### TRY IT
Only the lines of the data below from the one with "nx0 = fetch_q ? fbyte : wdata_i;" through the one with "count_d = count_q - 9'd1;" are wanted. Repeat them exactly.

### Stored data entries
>>
From an optimization exercise on the open Yosys and OpenROAD flow, aimed at small area and a short achievable clock period; shortcuts taken in it are not production practice. No activity file was given, so power comes from the tool's default toggle rates.

==> flow/design.v <==
package i2c_slave_pkg;
    localparam int unsigned ADDR_W = 7;
    typedef logic [7:0] byte_t;
endpackage
module i2c_byte_fifo (
    input  logic         clk,
    input  logic         rst_n,
    input  logic         wr_en_i,
    input  logic [7:0]   wdata_i,
    input  logic         rd_en_i,
    input  logic         flush_i,
    output logic [7:0]   rdata_o,
    output logic         rvalid_o,
    output logic [8:0]   count_o,
    output logic         empty_o,
    output logic         full_o,
    output logic         ovf_o,
    output logic         udf_o
);
    logic [7:0]    wptr_q, wptr_d;           
    logic [7:0]    fptr_q, fptr_d;           
    logic [31:0]   fcol_q, fcol_d;           
    logic [7:0]    frow_q, frow_d;           
    logic          fetch_q, fetch_d;         
    logic [63:0]   part_q, part_d;           
    logic [7:0]    prow_q;                   
    logic [1:0]    qn_q, qn_d;               
    logic [7:0]    q0_q, q1_q, q2_q, q0_d, q1_d, q2_d;
    logic [8:0]    count_q, count_d;
    logic          empty_q, empty_d, full;
    logic [7:0]    rdata_q, rdata_d;
    logic          rvalid_q, ovf_q, ovf_d, udf_q, udf_d;
    logic [2047:0] mem_q;
    logic       push, pop, cnt_is1, ram_nz, bypass, to_ram, issue;
    logic [1:0] qa, qb;
    logic [7:0] fbyte;
    assign full    = count_q[8];
    assign cnt_is1 = (count_q == 9'd1);
    assign pop     = rd_en_i & ~empty_q & ~flush_i;
    assign push    = wr_en_i & (~full | pop) & ~flush_i;
    assign ram_nz = (wptr_q != fptr_q);
    assign qa     = qn_q - {1'b0, pop};
    assign qb     = qa + {1'b0, fetch_q};
    assign bypass = push & ~ram_nz & (qb != 2'd3);
    assign to_ram = push & ~bypass;
    assign issue  = ram_nz & (qb != 2'd3);
    always_comb begin
        fbyte = '0;
        for (int r = 0; r < 8; r++) begin
            fbyte = fbyte | (part_q[r*8 +: 8] & {8{prow_q[r]}});
        end
    end
    always_comb begin
        logic [7:0] grp;
        for (int r = 0; r < 8; r++) begin
            grp = '0;
            for (int c = 0; c < 32; c++) begin
                grp = grp | (mem_q[(32*r+c)*8 +: 8] & {8{fcol_q[c]}});
            end
            part_d[r*8 +: 8] = grp;
        end
    end
    always_comb begin
        logic [7:0] k0, k1, k2, nx0, nx1;
        k0 = pop ? q1_q : q0_q;
        k1 = pop ? q2_q : q1_q;
        k2 = q2_q;
        nx0 = fetch_q ? fbyte : wdata_i;
        nx1 = wdata_i;
        case (qa)
            2'd0: begin q0_d = nx0; q1_d = nx1; q2_d = q2_q; end
            2'd1: begin q0_d = k0;  q1_d = nx0; q2_d = nx1;  end
            2'd2: begin q0_d = k0;  q1_d = k1;  q2_d = nx0;  end
            default: begin q0_d = k0; q1_d = k1; q2_d = k2; end
        endcase
    end
    always_comb begin
        wptr_d  = wptr_q;
        fptr_d  = fptr_q;
        fcol_d  = fcol_q;
        frow_d  = frow_q;
        fetch_d = 1'b0;
        qn_d    = qn_q;
        count_d = count_q;
        empty_d = empty_q;
        ovf_d   = ovf_q;
        udf_d   = udf_q;
        if (flush_i) begin
            wptr_d  = '0;
            fptr_d  = '0;
            fcol_d  = 32'd1;
            frow_d  = 8'd1;
            qn_d    = '0;
            count_d = '0;
            empty_d = 1'b1;
            ovf_d   = 1'b0;
            udf_d   = 1'b0;
        end else begin
            qn_d = qb + {1'b0, bypass};
            if (to_ram) wptr_d = wptr_q + 8'd1;
            if (issue) begin
                fetch_d = 1'b1;
                fptr_d  = fptr_q + 8'd1;
                fcol_d  = {fcol_q[30:0], fcol_q[31]};
                if (fcol_q[31]) frow_d = {frow_q[6:0], frow_q[7]};
            end
            if (push && !pop) begin
                count_d = count_q + 9'd1;
                empty_d = 1'b0;
            end else if (pop && !push) begin
                count_d = count_q - 9'd1;
                empty_d = cnt_is1;
            end
            if (rd_en_i && empty_q) udf_d = 1'b1;
            if (wr_en_i && !push)   ovf_d = 1'b1;
        end
    end
    assign rdata_d = pop ? q0_q : rdata_q;
    always_ff @(posedge clk or negedge rst_n) begin
        if (!rst_n) begin
            wptr_q   <= '0;
            fptr_q   <= '0;
            fcol_q   <= 32'd1;
            frow_q   <= 8'd1;
            fetch_q  <= 1'b0;
            qn_q     <= '0;
            count_q  <= '0;
            empty_q  <= 1'b1;
            rdata_q  <= '0;
            rvalid_q <= 1'b0;
            ovf_q    <= 1'b0;
            udf_q    <= 1'b0;
        end else begin
            wptr_q   <= wptr_d;
            fptr_q   <= fptr_d;
            fcol_q   <= fcol_d;
            frow_q   <= frow_d;
            fetch_q  <= fetch_d;
            qn_q     <= qn_d;
            count_q  <= count_d;
            empty_q  <= empty_d;
            rdata_q  <= rdata_d;
            rvalid_q <= pop;
            ovf_q    <= ovf_d;
            udf_q    <= udf_d;
        end
    end
    always_ff @(posedge clk) begin
        part_q <= part_d;
        prow_q <= frow_q;
        q0_q   <= q0_d;
        q1_q   <= q1_d;
        q2_q   <= q2_d;
    end
    always_ff @(posedge clk) begin
        for (int i = 0; i < 256; i++) begin
            if (wptr_q == 8'(i)) mem_q[i*8 +: 8] <= wdata_i;
        end
    end
    assign rdata_o  = rdata_q;
    assign rvalid_o = rvalid_q;
    assign count_o  = count_q;
    assign empty_o  = empty_q;
    assign full_o   = full;
    assign ovf_o    = ovf_q;
    assign udf_o    = udf_q;
endmodule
<<
### YOUR RESPONSE
        nx0 = fetch_q ? fbyte : wdata_i;
        nx1 = wdata_i;
        case (qa)
            2'd0: begin q0_d = nx0; q1_d = nx1; q2_d = q2_q; end
            2'd1: begin q0_d = k0;  q1_d = nx0; q2_d = nx1;  end
            2'd2: begin q0_d = k0;  q1_d = k1;  q2_d = nx0;  end
            default: begin q0_d = k0; q1_d = k1; q2_d = k2; end
        endcase
    end
    always_comb begin
        wptr_d  = wptr_q;
        fptr_d  = fptr_q;
        fcol_d  = fcol_q;
        frow_d  = frow_q;
        fetch_d = 1'b0;
        qn_d    = qn_q;
        count_d = count_q;
        empty_d = empty_q;
        ovf_d   = ovf_q;
        udf_d   = udf_q;
        if (flush_i) begin
            wptr_d  = '0;
            fptr_d  = '0;
            fcol_d  = 32'd1;
            frow_d  = 8'd1;
            qn_d    = '0;
            count_d = '0;
            empty_d = 1'b1;
            ovf_d   = 1'b0;
            udf_d   = 1'b0;
        end else begin
            qn_d = qb + {1'b0, bypass};
            if (to_ram) wptr_d = wptr_q + 8'd1;
            if (issue) begin
                fetch_d = 1'b1;
                fptr_d  = fptr_q + 8'd1;
                fcol_d  = {fcol_q[30:0], fcol_q[31]};
                if (fcol_q[31]) frow_d = {frow_q[6:0], frow_q[7]};
            end
            if (push && !pop) begin
                count_d = count_q + 9'd1;
                empty_d = 1'b0;
            end else if (pop && !push) begin
                count_d = count_q - 9'd1;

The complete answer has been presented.